As the manuscript of the book lay upon my table, I wondered if any publisher would feel the human pathos of the struggle, and the mighty meaning of it all for truth. Who would publish it? But here it is, printed and bound, a book—“For the Benefit of My Creditors,” as if he were debtor to all, his enemies included, and owed them only love.
This is as modest and self-withholding a story as a man ever told of himself. There are all too few of such human stories. This one would never have been told had the author not hated intellectual cowardice as he hated moral cowardice, with a perfect hatred. He sought the truth—in the Bible, and in his own mind. The geologist seeks some of the same truth in the rocks; the astronomer in the stars. The Old Testament was this scholar’s field.
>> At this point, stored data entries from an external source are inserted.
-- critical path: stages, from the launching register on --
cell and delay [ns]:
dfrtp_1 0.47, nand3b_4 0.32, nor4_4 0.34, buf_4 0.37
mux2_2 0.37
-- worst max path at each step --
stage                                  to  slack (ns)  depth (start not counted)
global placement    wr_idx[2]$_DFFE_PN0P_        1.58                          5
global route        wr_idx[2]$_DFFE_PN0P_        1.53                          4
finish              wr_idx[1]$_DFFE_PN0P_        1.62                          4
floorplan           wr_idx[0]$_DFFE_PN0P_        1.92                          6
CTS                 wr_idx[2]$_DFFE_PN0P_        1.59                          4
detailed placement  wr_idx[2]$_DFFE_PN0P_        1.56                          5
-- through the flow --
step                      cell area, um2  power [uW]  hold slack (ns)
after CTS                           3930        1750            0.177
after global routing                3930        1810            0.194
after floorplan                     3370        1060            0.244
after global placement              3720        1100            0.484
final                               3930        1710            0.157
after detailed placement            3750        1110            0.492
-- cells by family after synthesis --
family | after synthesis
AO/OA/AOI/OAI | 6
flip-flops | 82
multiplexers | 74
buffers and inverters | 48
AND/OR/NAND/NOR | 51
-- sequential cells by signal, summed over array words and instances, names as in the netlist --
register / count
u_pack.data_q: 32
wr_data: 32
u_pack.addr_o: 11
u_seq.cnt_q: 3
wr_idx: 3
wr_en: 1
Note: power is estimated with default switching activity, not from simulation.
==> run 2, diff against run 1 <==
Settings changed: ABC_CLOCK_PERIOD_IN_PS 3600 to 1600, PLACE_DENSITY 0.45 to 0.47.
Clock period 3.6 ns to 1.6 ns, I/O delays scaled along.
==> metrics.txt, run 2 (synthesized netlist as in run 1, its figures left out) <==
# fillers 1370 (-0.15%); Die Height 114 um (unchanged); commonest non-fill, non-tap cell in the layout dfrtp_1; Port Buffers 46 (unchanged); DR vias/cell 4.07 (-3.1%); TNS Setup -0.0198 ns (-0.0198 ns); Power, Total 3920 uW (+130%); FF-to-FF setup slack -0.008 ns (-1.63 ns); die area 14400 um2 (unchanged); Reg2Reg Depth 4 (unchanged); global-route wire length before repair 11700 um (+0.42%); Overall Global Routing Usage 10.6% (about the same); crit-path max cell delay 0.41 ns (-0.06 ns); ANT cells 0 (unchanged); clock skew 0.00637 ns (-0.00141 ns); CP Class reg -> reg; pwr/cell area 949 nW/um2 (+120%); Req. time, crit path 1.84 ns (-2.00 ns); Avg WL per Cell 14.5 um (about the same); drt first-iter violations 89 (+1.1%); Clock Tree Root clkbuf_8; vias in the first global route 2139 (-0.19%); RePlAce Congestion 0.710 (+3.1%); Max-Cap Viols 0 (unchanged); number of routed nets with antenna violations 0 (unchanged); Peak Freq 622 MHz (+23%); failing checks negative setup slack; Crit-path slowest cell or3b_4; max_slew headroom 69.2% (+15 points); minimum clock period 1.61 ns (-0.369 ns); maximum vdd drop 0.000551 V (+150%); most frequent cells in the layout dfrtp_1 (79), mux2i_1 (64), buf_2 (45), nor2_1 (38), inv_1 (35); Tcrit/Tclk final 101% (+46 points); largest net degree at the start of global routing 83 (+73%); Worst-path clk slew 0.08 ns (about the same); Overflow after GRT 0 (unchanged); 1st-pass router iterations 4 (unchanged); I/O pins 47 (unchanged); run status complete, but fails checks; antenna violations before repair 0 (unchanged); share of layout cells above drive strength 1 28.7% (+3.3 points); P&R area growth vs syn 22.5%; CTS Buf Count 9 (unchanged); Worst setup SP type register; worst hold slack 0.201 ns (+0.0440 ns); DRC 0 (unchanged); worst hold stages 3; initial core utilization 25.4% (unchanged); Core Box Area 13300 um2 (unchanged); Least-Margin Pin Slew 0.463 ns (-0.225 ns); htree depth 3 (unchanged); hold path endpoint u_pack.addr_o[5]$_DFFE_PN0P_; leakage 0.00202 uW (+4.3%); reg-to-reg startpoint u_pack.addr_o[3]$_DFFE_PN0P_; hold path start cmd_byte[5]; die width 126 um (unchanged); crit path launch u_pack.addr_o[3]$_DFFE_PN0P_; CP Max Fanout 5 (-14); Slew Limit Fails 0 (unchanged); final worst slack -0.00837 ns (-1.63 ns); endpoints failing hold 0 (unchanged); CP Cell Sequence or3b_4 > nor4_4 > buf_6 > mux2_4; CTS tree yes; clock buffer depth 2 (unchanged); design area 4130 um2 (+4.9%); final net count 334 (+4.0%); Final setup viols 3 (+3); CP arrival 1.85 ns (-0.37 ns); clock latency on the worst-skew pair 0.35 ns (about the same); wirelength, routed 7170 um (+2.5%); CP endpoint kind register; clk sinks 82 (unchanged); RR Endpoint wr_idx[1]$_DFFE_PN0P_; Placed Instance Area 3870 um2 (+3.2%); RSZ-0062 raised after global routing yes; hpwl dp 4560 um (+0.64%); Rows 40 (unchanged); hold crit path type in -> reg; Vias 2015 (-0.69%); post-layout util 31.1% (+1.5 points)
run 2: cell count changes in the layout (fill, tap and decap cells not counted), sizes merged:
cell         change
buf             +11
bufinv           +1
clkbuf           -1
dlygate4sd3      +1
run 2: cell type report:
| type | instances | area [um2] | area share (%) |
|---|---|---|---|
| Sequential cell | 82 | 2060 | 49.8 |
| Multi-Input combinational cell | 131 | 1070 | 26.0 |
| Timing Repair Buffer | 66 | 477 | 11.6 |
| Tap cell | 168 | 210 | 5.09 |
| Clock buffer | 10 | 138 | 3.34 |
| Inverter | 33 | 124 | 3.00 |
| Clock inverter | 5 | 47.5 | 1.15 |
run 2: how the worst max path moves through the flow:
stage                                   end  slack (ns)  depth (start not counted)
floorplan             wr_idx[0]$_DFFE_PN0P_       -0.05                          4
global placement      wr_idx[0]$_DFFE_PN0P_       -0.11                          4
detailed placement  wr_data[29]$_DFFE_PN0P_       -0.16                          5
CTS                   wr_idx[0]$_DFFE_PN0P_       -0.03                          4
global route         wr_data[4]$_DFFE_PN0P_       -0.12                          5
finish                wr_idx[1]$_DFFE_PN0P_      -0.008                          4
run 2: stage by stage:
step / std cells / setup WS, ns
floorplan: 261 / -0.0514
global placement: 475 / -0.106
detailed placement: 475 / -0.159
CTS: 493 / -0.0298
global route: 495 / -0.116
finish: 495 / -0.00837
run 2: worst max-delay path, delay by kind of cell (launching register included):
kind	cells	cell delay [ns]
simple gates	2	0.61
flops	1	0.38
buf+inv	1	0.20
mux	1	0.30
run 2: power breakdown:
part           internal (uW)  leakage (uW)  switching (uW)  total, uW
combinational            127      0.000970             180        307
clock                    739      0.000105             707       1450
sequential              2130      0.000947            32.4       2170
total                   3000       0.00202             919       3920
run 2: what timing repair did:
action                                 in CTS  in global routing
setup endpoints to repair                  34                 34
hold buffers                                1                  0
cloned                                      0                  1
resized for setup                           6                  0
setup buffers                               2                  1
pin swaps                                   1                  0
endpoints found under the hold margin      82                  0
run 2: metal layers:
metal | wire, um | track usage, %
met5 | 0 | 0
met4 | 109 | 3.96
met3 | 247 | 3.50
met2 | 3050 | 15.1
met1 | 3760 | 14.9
And, laying aside tradition and the spirit of dogma, he sought as a scientist seeks, patiently, fearlessly, reverently, for what his long and thorough preparation made him eminently able to find.
This is the highest type of courage and daring. Who finds truth finds trial and adventure. In his condemnation by the bishops of his Church, he felt that truth had been assailed and the scientific method. He did not write this book to defend the truth, nor to defend himself; but to examine himself, as he would examine a difficult fragment of Hebrew manuscript, and make himself easy for other men to read.
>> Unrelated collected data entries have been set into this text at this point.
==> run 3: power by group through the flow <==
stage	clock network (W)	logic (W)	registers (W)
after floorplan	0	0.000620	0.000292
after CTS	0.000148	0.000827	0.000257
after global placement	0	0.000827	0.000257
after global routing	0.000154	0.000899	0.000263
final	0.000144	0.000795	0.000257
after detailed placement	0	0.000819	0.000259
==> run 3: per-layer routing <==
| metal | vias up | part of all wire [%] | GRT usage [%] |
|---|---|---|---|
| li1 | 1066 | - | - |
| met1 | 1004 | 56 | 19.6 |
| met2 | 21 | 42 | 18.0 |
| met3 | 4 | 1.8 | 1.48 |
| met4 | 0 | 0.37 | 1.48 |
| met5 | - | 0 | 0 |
His trial was long past, and most of his life had been lived, before a page of his book was written. He came at it reluctantly: he might seem personal—petty or selfish or egotistical; or he might say something bitter and vindictive and do harm to the Church. But neither himself nor his Church must stand in the way of truth; and in his trial, truth had been tried, and the only way of knowing truth had been condemned. So he sits down to write this story of his life exactly as he sat down to write a commentary on the Book of Genesis—to account for his being as a man and a scholar, his preparation, his methods of study, his attitude, and approach.
How much truth has he discovered? He makes no claims. Darwin may or may not have the truth about Evolution; but we have a certain and a great truth in Darwin—in his mind and method. It was how Darwin tried to solve the problem of life and its forms, rather than the solution, that has changed the thinking of the world.
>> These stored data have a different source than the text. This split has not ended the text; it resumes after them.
<file path="src/rtl/acpg_pkg.sv">
package acpg_pkg;

  // TAP controller state codes as delivered on tap_state
  typedef enum logic [3:0] {
    TS_EXIT2_DR = 4'd0,
    TS_EXIT1_DR = 4'd1,
    TS_SHIFT_DR = 4'd2,
    TS_PAUSE_DR = 4'd3,
    TS_SEL_IR   = 4'd4,
    TS_UPD_DR   = 4'd5,
    TS_CAP_DR   = 4'd6,
    TS_SEL_DR   = 4'd7,
    TS_EXIT2_IR = 4'd8,
    TS_EXIT1_IR = 4'd9,
    TS_SHIFT_IR = 4'd10,
    TS_PAUSE_IR = 4'd11,
    TS_IDLE     = 4'd12,
    TS_UPD_IR   = 4'd13,
    TS_CAP_IR   = 4'd14,
    TS_RESET    = 4'd15
  } tap_state_e;

  localparam int TAP_W = 4;

  // Drive source picked by the priority decode
  typedef enum logic [2:0] {
    SEL_MISSION = 3'd0,
    SEL_STATIC  = 3'd1,
    SEL_PULSE   = 3'd2,
    SEL_TRAIN   = 3'd3,
    SEL_OFF     = 3'd4
  } drv_sel_e;

endpackage

</file>
<file path="src/rtl/acpg_mode_dec.sv">
module acpg_mode_dec
  import acpg_pkg::*;
(
  input  logic     clk,
  input  logic     rst,
  input  logic     mode_extest,
  input  logic     mode_pulse,
  input  logic     mode_train,
  input  logic     mode_highz,
  output drv_sel_e sel,
  output logic     mode_chg
);

  localparam int MODE_N = 4;

  logic [MODE_N-1:0] mode_vec;
  logic [MODE_N-1:0] mode_q;

  assign mode_vec = {mode_highz, mode_train, mode_pulse, mode_extest};

  // Priority: off > train > pulse > static > mission
  always_comb begin
    if (mode_highz)       sel = SEL_OFF;
    else if (mode_train)  sel = SEL_TRAIN;
    else if (mode_pulse)  sel = SEL_PULSE;
    else if (mode_extest) sel = SEL_STATIC;
    else                  sel = SEL_MISSION;
  end

  // Remember the mode set so that an instruction change can be seen
  always_ff @(posedge clk) begin
    if (rst) mode_q <= '0;
    else     mode_q <= mode_vec;
  end

  assign mode_chg = (mode_vec != mode_q);

endmodule

</file>
<file path="src/rtl/acpg_phase_seq.sv">
module acpg_phase_seq
  import acpg_pkg::*;
(
  input  logic             clk,
  input  logic             rst,
  input  logic             tck_fall,
  input  logic [TAP_W-1:0] tap_state,
  input  drv_sel_e         sel,
  input  logic             mode_chg,
  output logic             inv_nxt
);

  logic       inv_q;
  logic       idle_q;   // last strobe landed in Run-Test/Idle
  logic       idle_nxt;
  logic       ac_mode;
  tap_state_e ts;

  assign ts      = tap_state_e'(tap_state);
  assign ac_mode = (sel == SEL_PULSE) || (sel == SEL_TRAIN);

  always_comb begin
    inv_nxt  = inv_q;
    idle_nxt = idle_q;
    if (tck_fall) idle_nxt = (ts == TS_IDLE);
    if ((ts == TS_RESET) || mode_chg) idle_nxt = 1'b0;

    if ((ts == TS_RESET) || mode_chg || !ac_mode) begin
      inv_nxt = 1'b0;
    end else if (tck_fall) begin
      if (ts == TS_IDLE) begin
        if (!idle_q)                inv_nxt = 1'b1;
        else if (sel == SEL_TRAIN)  inv_nxt = ~inv_q;
      end else begin
        inv_nxt = 1'b0;
      end
    end
  end

  always_ff @(posedge clk) begin
    if (rst) begin
      inv_q  <= 1'b0;
      idle_q <= 1'b0;
    end else begin
      inv_q  <= inv_nxt;
      idle_q <= idle_nxt;
    end
  end

endmodule

</file>
<file path="src/rtl/acpg_lane_drv.sv">
module acpg_lane_drv
  import acpg_pkg::*;
(
  input  logic     clk,
  input  logic     rst,
  input  drv_sel_e sel,
  input  logic     inv,
  input  logic     upd_d,
  input  logic     upd_en,
  input  logic     mis_d,
  input  logic     mis_en,
  output logic     p_out,
  output logic     n_out,
  output logic     en_out
);

  logic p_nxt;
  logic en_nxt;

  always_comb begin
    unique case (sel)
      SEL_OFF:               begin p_nxt = 1'b0;        en_nxt = 1'b0;   end
      SEL_TRAIN, SEL_PULSE:  begin p_nxt = upd_d ^ inv; en_nxt = upd_en; end
      SEL_STATIC:            begin p_nxt = upd_d;       en_nxt = upd_en; end
      default:               begin p_nxt = mis_d;       en_nxt = mis_en; end
    endcase
  end

  // The two legs are separate registers loaded with opposite values
  always_ff @(posedge clk) begin
    if (rst) begin
      p_out  <= 1'b0;
      n_out  <= 1'b1;
      en_out <= 1'b0;
    end else begin
      p_out  <= p_nxt;
      n_out  <= ~p_nxt;
      en_out <= en_nxt;
    end
  end

endmodule

</file>
<file path="src/rtl/ac_pulse_gen.sv">
module ac_pulse_gen
  import acpg_pkg::*;
#(
  parameter int NLANE = 2
) (
  input  logic             clk,
  input  logic             rst,
  input  logic             tck_fall,
  input  logic [TAP_W-1:0] tap_state,
  input  logic             mode_extest,
  input  logic             mode_pulse,
  input  logic             mode_train,
  input  logic             mode_highz,
  input  logic [NLANE-1:0] upd_data,
  input  logic [NLANE-1:0] upd_oe,
  input  logic [NLANE-1:0] mission_data,
  input  logic [NLANE-1:0] mission_oe,
  output logic [NLANE-1:0] tx_p,
  output logic [NLANE-1:0] tx_n,
  output logic [NLANE-1:0] tx_oe
);

  drv_sel_e sel;
  logic     mode_chg;
  logic     inv_nxt;

  acpg_mode_dec u_dec (
    .clk         (clk),
    .rst         (rst),
    .mode_extest (mode_extest),
    .mode_pulse  (mode_pulse),
    .mode_train  (mode_train),
    .mode_highz  (mode_highz),
    .sel         (sel),
    .mode_chg    (mode_chg)
  );

  acpg_phase_seq u_seq (
    .clk       (clk),
    .rst       (rst),
    .tck_fall  (tck_fall),
    .tap_state (tap_state),
    .sel       (sel),
    .mode_chg  (mode_chg),
    .inv_nxt   (inv_nxt)
  );

  for (genvar g = 0; g < NLANE; g++) begin : g_lane
    acpg_lane_drv u_drv (
      .clk    (clk),
      .rst    (rst),
      .sel    (sel),
      .inv    (inv_nxt),
      .upd_d  (upd_data[g]),
      .upd_en (upd_oe[g]),
      .mis_d  (mission_data[g]),
      .mis_en (mission_oe[g]),
      .p_out  (tx_p[g]),
      .n_out  (tx_n[g]),
      .en_out (tx_oe[g])
    );
  end

endmodule

</file>
<file path="config.mk">
export PLATFORM = sky130hd
export DESIGN_NAME = ac_pulse_gen
export DESIGN_NICKNAME = d
export VERILOG_FILES = /design/src/rtl/acpg_pkg.sv /design/src/rtl/acpg_mode_dec.sv /design/src/rtl/acpg_phase_seq.sv /design/src/rtl/acpg_lane_drv.sv /design/src/rtl/ac_pulse_gen.sv
export SDC_FILE = /design/constraint.sdc
export NUM_CORES = 1
export LEC_CHECK = 0
export ABC_AREA = 0
export CORE_AREA = 4 4 41 43
export DETAILED_ROUTE_END_ITERATION = 16
export DIE_AREA = 0 0 45 47
export DONT_BUFFER_PORTS = 1
export PLACE_DENSITY = 0.66
export SLEW_MARGIN = 20
export SYNTH_ARGS = -nofsm -noshare
export SYNTH_HDL_FRONTEND = slang
export SYNTH_SLANG_ARGS = --single-unit
</file>
<file path="constraint.sdc">
create_clock -name clk -period 1.7 [get_ports clk]
set_input_delay 0.085 -clock clk [delete_from_list [all_inputs] [get_ports clk]]
set_output_delay 0.085 -clock clk [all_outputs]
set_load 0.02 [all_outputs]
</file>
==> results.ini, run 1 <==
[power]
power.share.sequential_pct = 51.8
p_leak_nw = 0.250
powerDensity_nw_per_um2 = 901
p_total_mw = 0.589
ir_worst_vdd_mv = 0.481
p_sw_mw = 0.134
clockPowerShare_pct = 37.5
netSwitchingFraction_pct = 22.7
p_comb_share_pct = 10.7
internal_power_mw = 0.455

[global_route]
antenna_found_initial = 0
grt_pass1_vias = 384
overflow = 0
grt_pass1_wl_um = 1650
grt.total_usage_pct = 11.6
grt_max_degree = 9

[run_status]
outcome = completed

[synthesis]
synth-adder-area-share_pct = 0
synthSimpleGateAreaFrac_pct = 24.7
yosysSeqAreaShare_pct = 40.5
synth-xor-area-share_pct = 5.91
synthesis.area_um2 = 593
synth_mux_area_share_pct = 5.06
synth-compound-area-share_pct = 14.3
synth_cell_types = 25
ys_warn_count = 0
syn_nets = 78
synth_top_family_by_area = simple AND/OR/NAND/NOR gates
synth_seq_cells = 12
syn_area_per_cell_um2 = 10.1
syn_inst = 59

[setup_path]
required_ns = 1.87
worstPathCellList = xnor2_1 > nand3_2 > nor3_4 > a211oi_1 > o21a_1
crit_path_max_fanout = 5
crit_buf_inv = 0
cp_top_family = simple AND/OR/NAND/NOR gates
slowest_stage = dfxtp_1
end_kind = flip-flop
start_kind = flip-flop
max_stage_delay_ns = 0.31
critPathKind = flip-flop to flip-flop
arrival_ns = 1.53

[timing]
setup_violations = 0
drv_slew = 0
worst_slew_pin_slew_ns = 0.482
clock.fmax_mhz = 737
rsz0062_at_grt = no
slew_headroom_pct = 67.7
fin_skew_ns = 0.00171
fin_hold_ws_ns = 0.0173
min_period_ns = 1.36
hold_viol = 0
finalSetupTns_ns = 0
finalCritPeriodShare_pct = 79.8

[clock_tree]
cts-resized-gates = 0
hold_buffers = 5
cts_root_buf = clkbuf_4
clock_latency_ns = 0.27
cts.clk_slew.worst_paths_ns = 0.07
cts_buffers = 3
htreeDepth = 1
post_cts_buffers = 0
cts_tree = yes
cts_sinks = 12
cts_buffer_depth = 2

[detailed_routing]
routedWlPerCell_um = 13.5
num_vias = 404
drc = 0
first_pass_iters = 4
wl_um = 1040
antenna_left = 0
drt_iter0_markers = 5
via_per_inst = 5.25

[floorplanning]
start_util_pct = 45.6
dieArea_um2 = 2120
row_count = 13
core_region_area_um2 = 1300
ios = 25
die_height_um = 47
die_w_um = 45

[cells_and_area]
finish.utilization_pct = 50.2
n_antenna_cell = 0
drive_gt1_share_pct = 19.4
synthToLayoutAreaGrowth_pct = 10.1
finalNetCount = 82
nFillCells = 140
final_common_cell = dfxtp_1
layout_common_cells = dfxtp_1, dlygate4sd3_1, xnor2_1, nor2b_1
ff_latch_area_um2 = 240
multiInputGateArea_um2 = 297

[placed_design]
place_congestion = 0.729
port_buffers = 0

[run]
drv_cap = 0

[worst_hold_path]
hp-class = input pin to flip-flop

[kinds of logic after synthesis]
group / after synthesis
AOI/OAI and AO/OA: 11
xor gates and xnor gates: 4
buffers and inverters: 9
DFF: 12
muxes: 3
and+or+nand+nor: 20
[layout make-up]
cell class / count / area share, %
Sequential cell: 12 / 36.8
Multi-Input combinational cell: 38 / 45.4
Clock buffer: 4 / 5.56
Inverter: 3 / 1.72
Timing Repair Buffer: 5 / 7.66
Tap cell: 15 / 2.87
[state kept, by name, summed over array words and instances (netlist names)]
signal / cells
g_lane.u_drv.en_out: 2
g_lane.u_drv.n_out: 2
g_lane.u_drv.p_out: 2
u_dec.mode_q: 4
u_seq.idle_q: 1
u_seq.inv_q: 1
[synthesized netlist by cell type]
cell	instances	share of area (%)
buf_4	6	7.6
a21oi_1	1	0.84
and2b_1	1	1.3
nor2_1	2	1.3
nand2_1	3	1.9
nor3_1	2	1.7
mux2i_1	3	5.1
and2_1	1	1.1
nor2b_2	1	1.5
a32o_2	1	1.9
nor4_4	1	3.6
o21ai_1	3	2.5
nor3_4	1	2.7
inv_1	3	1.9
dfxtp_1	12	41
a2bb2oi_2	1	2.5
nor2b_1	4	4.2
and3_1	1	1.1
xnor2_1	4	5.9
nand3_2	1	1.7
a211oi_1	2	2.5
nor3_2	1	1.7
a31o_2	1	1.5
o21a_1	2	2.5
nor4_1	1	1.1
[metal layers]
| layer | wire [um] | global-route usage, % | part of all wire (%) |
|---|---|---|---|
| met1 | 449 | 13.2 | 43 |
| met5 | 0 | 0 | 0 |
| met3 | 145 | 8.81 | 14 |
| met2 | 448 | 16.1 | 43 |
| met4 | 0 | 5.26 | 0 |
[power groups by stage]
| stage | logic, mW | clock network, mW | registers (mW) |
|---|---|---|---|
| finish | 0.0631 | 0.221 | 0.305 |
| global route | 0.0697 | 0.243 | 0.306 |
| CTS | 0.0636 | 0.231 | 0.305 |
| detailed placement | 0.0511 | 0 | 0.312 |
| global placement | 0.0508 | 0 | 0.312 |
| floorplan | 0.0622 | 0 | 0.302 |
[metrics by stage]
step                cell area (um2)  setup WS (ns)  instances
floorplan                       593          0.477         59
global placement                567          0.358         68
detailed placement              567          0.367         68
CTS                             653          0.352         77
global route                    653          0.254         77
finish                          653          0.343         77
[worst paths after layout]
path / from / end / slack [ns] / depth (start not counted)
worst max-delay path: u_dec.mode_q[0] / g_lane[1].u_drv.p_out / 0.34 / 5
worst min-delay path: upd_oe[1] / g_lane[1].u_drv.en_out / 0.02 / 2
worst max register to register: u_dec.mode_q[0] / g_lane[1].u_drv.p_out / 0.34 / 5
worst min register to register: u_seq.idle_q / u_seq.idle_q / 0.57 / 2
No activity file was read; power rests on OpenSTA's default activity.
==> run 2: changes to the inputs <==
PLACE_DENSITY = 0.68   (was 0.66)
clock period = 1.2 ns   (was 1.7 ns; I/O delays follow)
==> run 2 against run 1 <==
  * The run now ends with negative setup slack left
  * Register-to-register slack got worse by 0.40 ns
  * Sequential share of layout area down 2.5 points
  * First-iteration DRC count down 20%
  * Maximum frequency grew 7.8%
  * Critical endpoint unchanged
  * Clock skew up 0.0022 ns
  * Critical path depth unchanged
  * Worst setup slack got worse by 0.40 ns
  * Die area did not move
  * Power rose by 46%
  * Final cell count rose by 5.2%
  * Design area up 8.8%
==> results.ini, run 2 (synthesis gave the netlist of run 1 again) <==
[run_status]
outcome = finished, violations left
violations = negative setup slack

[timing]
worst_slew_pin_slew_ns = 0.270  ; -0.212 ns
fin_hold_ws_ns = 0.00535  ; -0.0120 ns
setup_violations = 4  ; +4
drv_slew = 0  ; unchanged
finalCritPeriodShare_pct = 105  ; +25 points
rsz0062_at_grt = yes
hold_viol = 0  ; unchanged
layout_setup_ws_ns = -0.0594  ; -0.402 ns
fin_skew_ns = 0.00392  ; +0.00221 ns
clock.fmax_mhz = 794  ; +7.8%
min_period_ns = 1.26  ; -0.0979 ns
slew_headroom_pct = 81.9  ; +14 points

[detailed_routing]
drc = 0  ; unchanged
drt_iter0_markers = 4  ; -1
antenna_left = 0  ; unchanged
wl_um = 1140  ; +9.3%
num_vias = 425  ; +5.2%
routedWlPerCell_um = 14.1  ; +3.9%
via_per_inst = 5.25  ; about the same
first_pass_iters = 2  ; -2

[cells_and_area]
ff_latch_area_um2 = 244  ; +1.6%
nFillCells = 132  ; -5.7%
final_cells = 81  ; +5.2%
finish.utilization_pct = 54.6  ; +4.4 points
top_register = u_dec.mode_q
final_common_cell = dfxtp_1
drive_gt1_share_pct = 30.3  ; +11 points
layout_common_cells = dfxtp_1, dlygate4sd3_1, nor2b_1
n_antenna_cell = 0  ; unchanged
synthToLayoutAreaGrowth_pct = 19.8
finalNetCount = 86  ; +4.9%
largest_reg_flops = 4  ; unchanged
multiInputGateArea_um2 = 315  ; +6.3%

[global_route]
grt_max_degree = 9  ; unchanged
grt_pass1_wl_um = 1870  ; +13%
grt_pass1_vias = 461  ; +20%
overflow = 0  ; unchanged
antenna_found_initial = 0  ; unchanged
grt.total_usage_pct = 12.8  ; +1.2 points

[setup_path]
worstPathCellList = xnor2_2 > o21ai_2 > nor3_4 > a211oi_1 > o21a_1
r2r.worst_path.cells = 5  ; unchanged
critPathKind = flip-flop to flip-flop
arrival_ns = 1.43  ; -0.10 ns
crit_path_max_fanout = 5  ; unchanged
required_ns = 1.37  ; -0.50 ns
max_stage_delay_ns = 0.33  ; +0.02 ns
end_kind = flip-flop
slowest_stage = dfxtp_2
ff2ff_setup_slack_ns = -0.06  ; -0.40 ns
start_kind = flip-flop

[clock_tree]
cts_sinks = 12  ; unchanged
cts.clk_slew.worst_paths_ns = 0.08  ; about the same
htreeDepth = 1  ; unchanged
cts_buffers = 3  ; unchanged
cts_root_buf = clkbuf_4
cts_buffer_depth = 2  ; unchanged
cts_tree = yes
clock_latency_ns = 0.27  ; about the same

[floorplanning]
ios = 25  ; unchanged
row_count = 13  ; unchanged
core_region_area_um2 = 1300  ; unchanged
start_util_pct = 45.6  ; unchanged
die_height_um = 47  ; unchanged
die_w_um = 45  ; unchanged
dieArea_um2 = 2120  ; unchanged

[worst_hold_path]
holdPathStages = 2  ; unchanged
hp-class = input pin to flip-flop

[placed_design]
place_congestion = 0.711  ; -2.5%
port_buffers = 0  ; unchanged
placed_cells = 69  ; +1.5%

[power]
ir_worst_vdd_mv = 0.775  ; +61%
p_leak_nw = 0.277  ; +11%
powerDensity_nw_per_um2 = 1210  ; +34%
p_total_mw = 0.861  ; +46%

[run]
drv_cap = 0  ; unchanged

## run 2: metrics by stage
stage | area [um2] | TNS [ns] | setup WS (ns)
5_1_grt | 711 | -0.547 | -0.142
3_5_place_dp | 574 | -0.102 | -0.0405
3_3_place_gp | 574 | -0.0628 | -0.0270
4_1_cts | 711 | -0.0361 | -0.0207
6_report | 711 | -0.164 | -0.0594
2_1_floorplan | 593 | 0 | 0.0336
## run 2: path summary, 6_finish.rpt
| check | end | startpoint |
|---|---|---|
| worst max-delay path | g_lane[1].u_drv.p_out | u_dec.mode_q[1] |
| worst min-delay path | g_lane[0].u_drv.en_out | mission_oe[0] |
| worst max register to register | g_lane[1].u_drv.p_out | u_dec.mode_q[1] |
| worst min register to register | u_seq.idle_q | u_seq.idle_q |
## run 2: final cells by class
cell class                      count  share of cell area (%)
Multi-Input combinational cell     38                    44.4
Sequential cell                    12                    34.3
Timing Repair Buffer                9                    12.0
Clock buffer                        4                    5.11
Tap cell                           15                    2.64
Inverter                            3                    1.58
## run 2: worst max-delay path, delay by kind of cell, from the launching register on
| kind | cells | cell delay (ns) |
|---|---|---|
| AOI/OAI and AO/OA | 3 | 0.43 |
| and+or+nand+nor | 1 | 0.24 |
| xor gates and xnor gates | 1 | 0.16 |
| DFF | 1 | 0.33 |
## run 2: what timing repair did
action,CTS,global route
gates resized for setup,6,0
hold buffers,7,0
setup endpoints to repair,4,5
setup buffers,1,0
pin swaps,1,0
hold endpoints to repair,11,0
## run 2: per-layer routing
layer,wire (um),global-route usage (%),vias to the layer above
met3,128,8.81,4
met2,575,22.3,19
li1,-,-,214
met1,412,12.3,188
met5,0,0,-
met4,23,3.51,0
## run 2: where the power goes
group	total, mW	internal [mW]	switching [mW]	leakage, nW
sequential	0.434	0.415	0.0190	0.0998
clock	0.319	0.184	0.135	0.0210
combinational	0.108	0.0592	0.0484	0.157
total	0.861	0.659	0.202	0.277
For three years I was a student of Hebrew and Old Testament Exegesis under this scholar. I have forgotten all he taught me, and more. But the way he taught me has changed forever my outlook upon life. His attitude was truth, and it flooded not only the whole mind, but one’s whole being, with light. Many a time I have sat in his classroom during the discussion of some highly difficult and dangerous question of doctrine, and said to myself, amid the drawn daggers of those who had come to trap him, “Right or wrong his findings, he is himself truth, its life and way.”
Life enough for a book? He could have written a book on teaching. For he loved to teach! He loved to teach young preachers. He could not preach; but he was the teacher born. The classroom was his from the foundation of the world. Here he was preaching truly—from a thousand future pulpits at the very ends of the earth. He saw his students scattered over the whole world preaching to the intelligences of men as well as to their hearts; revealing the wisdom as well as the love of God; and expounding a diviner Bible because it was a wholly human Bible. In all of these pulpits he heard himself speaking with tongues not his own, but the message was his own, the simple sincere faith of his classroom.
The thought of it thrilled him. It lifted him up. He dwelt in the presence of the opportunity as in the very presence of the Most High. As humble a man as ever lived, doubting his every power and gift, and relying only on the truth to make him free, he would come into the classroom and take his chair on the six-inch platform, which raised him by so much above his students, as if that platform were the Mount of Transfiguration. His face would shine; his voice, his gestures, his attitude working with his careful words, made his whole being radiant with zeal for the truth and love for us, his students, so mysteriously given to his care.
Then suddenly, after more than twenty years of this, he was expelled—driven from this sacred classroom and branded as unsound, unsafe, unfit!